Pradip Narayan Ghosh (born 1948) is an Indian physicist, academic and former Vice-Chancellor of Jadavpur University and Dean of Science of prestigious Rajabazar Science College, University of Calcutta.

==Early life and education==
He was born in Calcutta in 1948 and is the son of Avarani and Asutosh Ghosh. His grandfather, Atul Krishna Ghosh, was a distinguished lawyer and a political leader.

He graduated from Presidency College, Calcutta and had a Master's and Doctorate degree from the Science College campus of University of Calcutta. He was a post M Sc. research associate of Saha Institute of Nuclear Physics, Calcutta. He earned the Premchand Roychand Scholarship of the University of Calcutta.

==Career==
He joined Calcutta University as a Lecturer in Physics in 1971 at the age of 23. He has research contributions in the field of Atomic, Molecular and Laser Physics. He introduced the Laser Physics and Application course at the University of Calcutta in the early 1980s.

He has publications on Electromagnetically Induced Transparency. He developed an inexpensive model for laser cooling of atoms, the first such experimental work in a university in India. He was a participant in the European Commission sponsored International Collaborative Project Coherent Optical Sensors for Medical Applications (COSMA) involving nine countries of the world.
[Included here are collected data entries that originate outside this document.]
===== src/design/pcrc_pkg.sv =====
// Package for the programmable CRC generator: widths, reset values, carriers.
package pcrc_pkg;

  localparam int PCRC_MAX_ORDER = 32;
  localparam int PCRC_LEN_W = 5;
  localparam int PCRC_HALF_W = 16;
  localparam logic [PCRC_LEN_W-1:0] PCRC_LEN_16 = 5'h0F;
  localparam logic [PCRC_LEN_W-1:0] PCRC_LEN_32 = 5'h1F;
  localparam logic [PCRC_LEN_W-1:0] PCRC_LEN_RST = 5'h0F;
  localparam logic [PCRC_HALF_W-1:0] PCRC_MASK_HI_RST = 16'h0000;
  localparam logic [PCRC_HALF_W-1:0] PCRC_MASK_LO_RST = 16'h1020;
  localparam logic [PCRC_MAX_ORDER-1:0] PCRC_REM_RST = 32'h0000_0000;
  localparam int PCRC_SYNC_STAGES = 2;

  typedef struct packed {
    logic [PCRC_LEN_W-1:0] poly_order_select;
    logic [PCRC_HALF_W-1:0] term_mask_high;
    logic [PCRC_HALF_W-1:0] term_mask_low;
  } pcrc_cfg_s;

  typedef struct packed {
    logic valid;
    logic data;
  } pcrc_bit_s;

  typedef enum logic [1:0] {
    PCRC_IDLE,
    PCRC_RUN
  } pcrc_state_e;

endpackage


===== src/design/pcrc_top.sv =====
// Programmable CRC generator: configurable order and term mask, one bit per clock.
`timescale 1ns/1ps
// How it works
// - Orders up to 32 are supported with up to 32 shift stages.
// - Order select holds order minus one; 0x0F gives 16, 0x1F gives 32.
// - Term mask is two 16-bit halves: high covers 31..16, low 15..0.
// - A set mask bit applies feedback XOR at that stage; cleared applies none.
// - Constant term always feeds back; mask bit zero is ignored.
// - Top term of order N is always present, no mask bit needed.
module pcrc_top #(
  parameter int MAX_ORDER = pcrc_pkg::PCRC_MAX_ORDER
) (
  // Clock and reset
  input wire logic core_clk,
  input wire logic rstn,
  // Configuration
  input wire pcrc_pkg::pcrc_cfg_s cfg,
  input wire logic clear,
  // Serial data in
  input wire pcrc_pkg::pcrc_bit_s din,
  // Result
  output logic [MAX_ORDER-1:0] crc_result,
  output logic crc_valid,
  output logic busy
);
  import pcrc_pkg::*;

  // Two flops so every stage leaves reset on one clean edge
  logic [PCRC_SYNC_STAGES-1:0] rst_sync_q;
  logic rst_n;

  always_ff @(posedge core_clk or negedge rstn) begin
    if (!rstn) begin
      rst_sync_q <= '0;
    end else begin
      rst_sync_q <= {rst_sync_q[PCRC_SYNC_STAGES-2:0], 1'b1};
    end
  end
  assign rst_n = rst_sync_q[PCRC_SYNC_STAGES-1];

  logic [PCRC_LEN_W-1:0] len_q, len_d;
  logic [MAX_ORDER-1:0] mask_q, mask_d;
  logic [MAX_ORDER-1:0] rem_q, rem_d;
  logic [MAX_ORDER-1:0] rem_shift;
  logic [MAX_ORDER-1:0] range_v;
  logic [MAX_ORDER-1:0] taps;
  logic valid_d;
  logic busy_d;
  pcrc_state_e st_q, st_d;
  logic fb;

  // Order register and mask; changing order mid-stream is allowed but restarts nothing
  always_comb begin
    len_d = cfg.poly_order_select;
    mask_d = {cfg.term_mask_high, cfg.term_mask_low};
  end

  always_comb begin
    for (int i = 0; i < MAX_ORDER; i++) begin
      range_v[i] = (i <= int'(len_q));
    end
  end

  // Feedback leaves the top stage of the programmed order
  always_comb begin
    fb = rem_q[len_q] ^ din.data;
    taps = mask_q;
    taps[0] = 1'b1;
  end

  genvar g;
  generate
    for (g = 0; g < MAX_ORDER; g++) begin : g_stage
      if (g == 0) begin : g_first
        pcrc_stage u_stage (
          .prev_bit(1'b0),
          .fb(fb),
          .tap_en(taps[0]),
          .in_range(range_v[0]),
          .next_bit(rem_shift[0])
        );
      end else begin : g_rest
        pcrc_stage u_stage (
          .prev_bit(rem_q[g-1]),
          .fb(fb),
          .tap_en(taps[g]),
          .in_range(range_v[g]),
          .next_bit(rem_shift[g])
        );
      end
    end
  endgenerate

  always_comb begin
    rem_d = rem_q;
    valid_d = 1'b0;
    st_d = st_q;
    case (st_q)
      PCRC_IDLE: begin
        if (din.valid) begin
          rem_d = rem_shift;
          valid_d = 1'b1;
          st_d = PCRC_RUN;
        end
      end
      PCRC_RUN: begin
        if (din.valid) begin
          rem_d = rem_shift;
          valid_d = 1'b1;
        end else begin
          st_d = PCRC_IDLE;
        end
      end
      default: begin
        st_d = PCRC_IDLE;
      end
    endcase
    // Clear takes priority so software can restart with a fresh seed
    if (clear) begin
      rem_d = PCRC_REM_RST;
      valid_d = 1'b0;
      st_d = PCRC_IDLE;
    end
  end

  // Busy follows the state about to be entered so it lines up with the result
  always_comb begin
    busy_d = (st_d == PCRC_RUN);
  end

  always_ff @(posedge core_clk or negedge rst_n) begin
    if (!rst_n) begin
      len_q <= PCRC_LEN_RST;
      mask_q <= {PCRC_MASK_HI_RST, PCRC_MASK_LO_RST};
      rem_q <= PCRC_REM_RST;
      st_q <= PCRC_IDLE;
    end else begin
      len_q <= len_d;
      mask_q <= mask_d;
      rem_q <= rem_d;
      st_q <= st_d;
    end
  end

  always_ff @(posedge core_clk or negedge rst_n) begin
    if (!rst_n) begin
      crc_result <= PCRC_REM_RST;
      crc_valid <= 1'b0;
      busy <= 1'b0;
    end else begin
      crc_result <= rem_d;
      crc_valid <= valid_d;
      busy <= busy_d;
    end
  end

  // Assertions
  // Stage range and order decode
  top_zero_a: assert property (@(posedge core_clk) disable iff (!rst_n)
    (din.valid && !clear) |=> ((rem_q & ~$past(range_v)) == '0))
    else $error("stage above order not cleared");
  top_stage_a: assert property (@(posedge core_clk) disable iff (!rst_n)
    (din.valid && !clear && len_q == PCRC_LEN_32) |->
      rem_d[31] == (rem_q[30] ^ ((rem_q[31] ^ din.data) & mask_q[31])))
    else $error("top stage of order 32 wrong");
  order_used_a: assert property (@(posedge core_clk) disable iff (!rst_n)
    (len_q == PCRC_LEN_16) |-> !range_v[16] && range_v[15])
    else $error("order 16 range wrong");
  order_full_a: assert property (@(posedge core_clk) disable iff (!rst_n)
    (len_q == PCRC_LEN_32) |-> (&range_v))
    else $error("order 32 range wrong");
  order_count_a: assert property (@(posedge core_clk) disable iff (!rst_n)
    $countones(range_v) == int'(len_q) + 1)
    else $error("stage count differs from order");

  // Mask capture; the first edge out of reset still shows the reset mask
  mask_split_a: assert property (@(posedge core_clk) disable iff (!rst_n)
    rst_n |=> mask_q[31:16] == $past(cfg.term_mask_high))
    else $error("high mask half misplaced");
  mask_low_a: assert property (@(posedge core_clk) disable iff (!rst_n)
    rst_n |=> mask_q[15:0] == $past(cfg.term_mask_low))
    else $error("low mask half misplaced");

  // Feedback network, checked against a plain shift-and-xor
  tap_apply_a: assert property (@(posedge core_clk) disable iff (!rst_n)
    (din.valid && !clear && fb && len_q == PCRC_LEN_32) |->
      rem_d[5] == (rem_q[4] ^ mask_q[5]))
    else $error("tap xor wrong");
  const_term_a: assert property (@(posedge core_clk) disable iff (!rst_n)
    (din.valid && !clear) |-> rem_d[0] == (rem_q[len_q] ^ din.data))
    else $error("constant term missing");
  top_term_a: assert property (@(posedge core_clk) disable iff (!rst_n)
    (din.valid && !clear && (rem_q[len_q] ^ din.data)) |-> rem_d[0])
    else $error("top term not used");
  shift_plain_a: assert property (@(posedge core_clk) disable iff (!rst_n)
    (din.valid && !clear && !(rem_q[len_q] ^ din.data)) |->
      rem_d == ((rem_q << 1) & range_v))
    else $error("plain shift wrong");
  shift_fb_a: assert property (@(posedge core_clk) disable iff (!rst_n)
    (din.valid && !clear && (rem_q[len_q] ^ din.data)) |->
      rem_d == (((rem_q << 1) ^ {mask_q[MAX_ORDER-1:1], 1'b1}) & range_v))
    else $error("feedback shift wrong");

  // Output timing and clear
  valid_pulse_a: assert property (@(posedge core_clk) disable iff (!rst_n)
    (din.valid && !clear) |=> crc_valid && busy)
    else $error("valid or busy missing after bit");
  valid_drop_a: assert property (@(posedge core_clk) disable iff (!rst_n)
    (!din.valid || clear) |=> !crc_valid)
    else $error("valid without bit");
  busy_drop_a: assert property (@(posedge core_clk) disable iff (!rst_n)
    (!din.valid || clear) |=> !busy)
    else $error("busy without bit");
  clear_wins_a: assert property (@(posedge core_clk) disable iff (!rst_n)
    clear |=> (crc_result == '0) && !busy && !crc_valid)
    else $error("clear did not win");
  result_hold_a: assert property (@(posedge core_clk) disable iff (!rst_n)
    (!din.valid && !clear) |=> crc_result == $past(crc_result))
    else $error("result moved without data");
  shift_step_a: assert property (@(posedge core_clk) disable iff (!rst_n)
    (!din.valid && !clear) |=> rem_q == $past(rem_q))
    else $error("remainder changed without data");
endmodule


===== src/design/pcrc_stage.sv =====
// One shift stage of the CRC register with optional feedback tap.
`timescale 1ns/1ps
module pcrc_stage (
  // Neighbour and feedback
  input wire logic prev_bit,
  input wire logic fb,
  // Controls
  input wire logic tap_en,
  input wire logic in_range,
  // Result
  output logic next_bit
);
  always_comb begin
    // Stages above the order stay cleared so a shorter order reads cleanly
    if (!in_range) begin
      next_bit = 1'b0;
    end else begin
      next_bit = prev_bit ^ (fb & tap_en);
    end
  end
endmodule


===== config.mk =====
export PLATFORM = sky130hd
export DESIGN_NAME = pcrc_top
export DESIGN_NICKNAME = d
export VERILOG_FILES = /design/src/design/pcrc_pkg.sv /design/src/design/pcrc_top.sv /design/src/design/pcrc_stage.sv
export SDC_FILE = /design/constraint.sdc
export NUM_CORES = 1
export LEC_CHECK = 0
export ABC_AREA = 1
export BUFFER_PORTS_ARGS = -buffer_cell sky130_fd_sc_hd__buf_2
export CORE_ASPECT_RATIO = 0.7
export CORE_MARGIN = 2
export CORE_UTILIZATION = 50
export CTS_CLUSTER_SIZE = 40
export DETAILED_ROUTE_END_ITERATION = 16
export PLACE_DENSITY = 0.79
export SKIP_CTS_REPAIR_TIMING = 1
export SYNTH_ARGS = -nofsm -noshare
export SYNTH_HDL_FRONTEND = slang
export SYNTH_SLANG_ARGS = --single-unit

===== constraint.sdc =====
create_clock -name core_clk -period 3 [get_ports core_clk]
set_clock_uncertainty 0.2 [all_clocks]
set_input_delay 0.45 -clock core_clk [delete_from_list [all_inputs] [get_ports core_clk]]
set_output_delay 0.45 -clock core_clk [all_outputs]
set_load 0.01 [all_outputs]
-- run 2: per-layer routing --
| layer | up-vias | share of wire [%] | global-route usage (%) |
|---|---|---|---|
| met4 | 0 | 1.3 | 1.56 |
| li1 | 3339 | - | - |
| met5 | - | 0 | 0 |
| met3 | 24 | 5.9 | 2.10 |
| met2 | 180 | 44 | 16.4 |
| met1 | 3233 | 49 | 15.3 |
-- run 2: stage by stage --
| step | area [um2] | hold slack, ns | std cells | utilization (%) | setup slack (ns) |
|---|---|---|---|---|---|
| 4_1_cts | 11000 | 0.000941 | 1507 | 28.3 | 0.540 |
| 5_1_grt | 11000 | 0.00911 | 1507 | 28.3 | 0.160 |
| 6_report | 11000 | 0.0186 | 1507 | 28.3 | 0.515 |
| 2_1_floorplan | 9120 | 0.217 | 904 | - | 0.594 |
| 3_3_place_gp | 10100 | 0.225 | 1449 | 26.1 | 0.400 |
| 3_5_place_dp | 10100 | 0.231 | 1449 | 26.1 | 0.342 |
<file path="config.mk">
export PLATFORM = sky130hd
export DESIGN_NAME = sfp_spi_front
export DESIGN_NICKNAME = d
export VERILOG_FILES = /design/src/core/sfp_fifo.v /design/src/core/sfp_spi_front.v
export VERILOG_INCLUDE_DIRS = /design/src /design/src/core
export SDC_FILE = /design/constraint.sdc
export NUM_CORES = 1
export LEC_CHECK = 0
export BUFFER_PORTS_ARGS = -buffer_cell sky130_fd_sc_hd__buf_4
export CAP_MARGIN = 20
export CORE_MARGIN = 1.5
export CORE_UTILIZATION = 47
export CTS_BUF_LIST = sky130_fd_sc_hd__clkbuf_2 sky130_fd_sc_hd__clkbuf_4 sky130_fd_sc_hd__clkbuf_8
export CTS_CLUSTER_SIZE = 40
export DETAILED_ROUTE_END_ITERATION = 6
export GPL_TIMING_DRIVEN = 0
export PLACE_DENSITY = 0.77
export SETUP_SLACK_MARGIN = 0.4
export SYNTH_ARGS = -nofsm -noshare
export SYNTH_HDL_FRONTEND = slang
export SYNTH_SLANG_ARGS = --single-unit
</file>
<file path="constraint.sdc">
create_clock -name clk_sys -period 4.35 [get_ports clk_sys]
set_clock_uncertainty 0.05 [all_clocks]
set_input_delay 0.2175 -clock clk_sys [delete_from_list [all_inputs] [get_ports clk_sys]]
set_output_delay 0.2175 -clock clk_sys [all_outputs]
set_load 0.05 [all_outputs]
</file>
He worked on this project in Sofia and Siena.

He was a Research Scientist at Swiss Federal Institute of Technology (ETH), Zurich, Fellow of the Alexander von Humboldt Foundation at Ulm, Mainz, Konstanz, Freiburg and Koeln in Germany, Senior Invitation Fellow of JSPS in Japan and a visiting professor at Indiana University.

He published more than hundred and fifteen papers and three books:Laser Physics and Spectroscopy published by Taylor and Francis, in 2018, Physics with Cold Atoms and Physics Applications

As vice chancellor of Jadavpur University, he established a School of Nuclear Sciences and began a postgraduate course on Nuclear Engineering, the first such course in India. He took the initiative to establish Jadavpur University Press, a publication centre of the University.

He received a Mother Teresa Lifetime Achievement Award for contribution to education. He is the former President of the Indian Physical Society and a founder member of the Indian Association of Physics Teachers.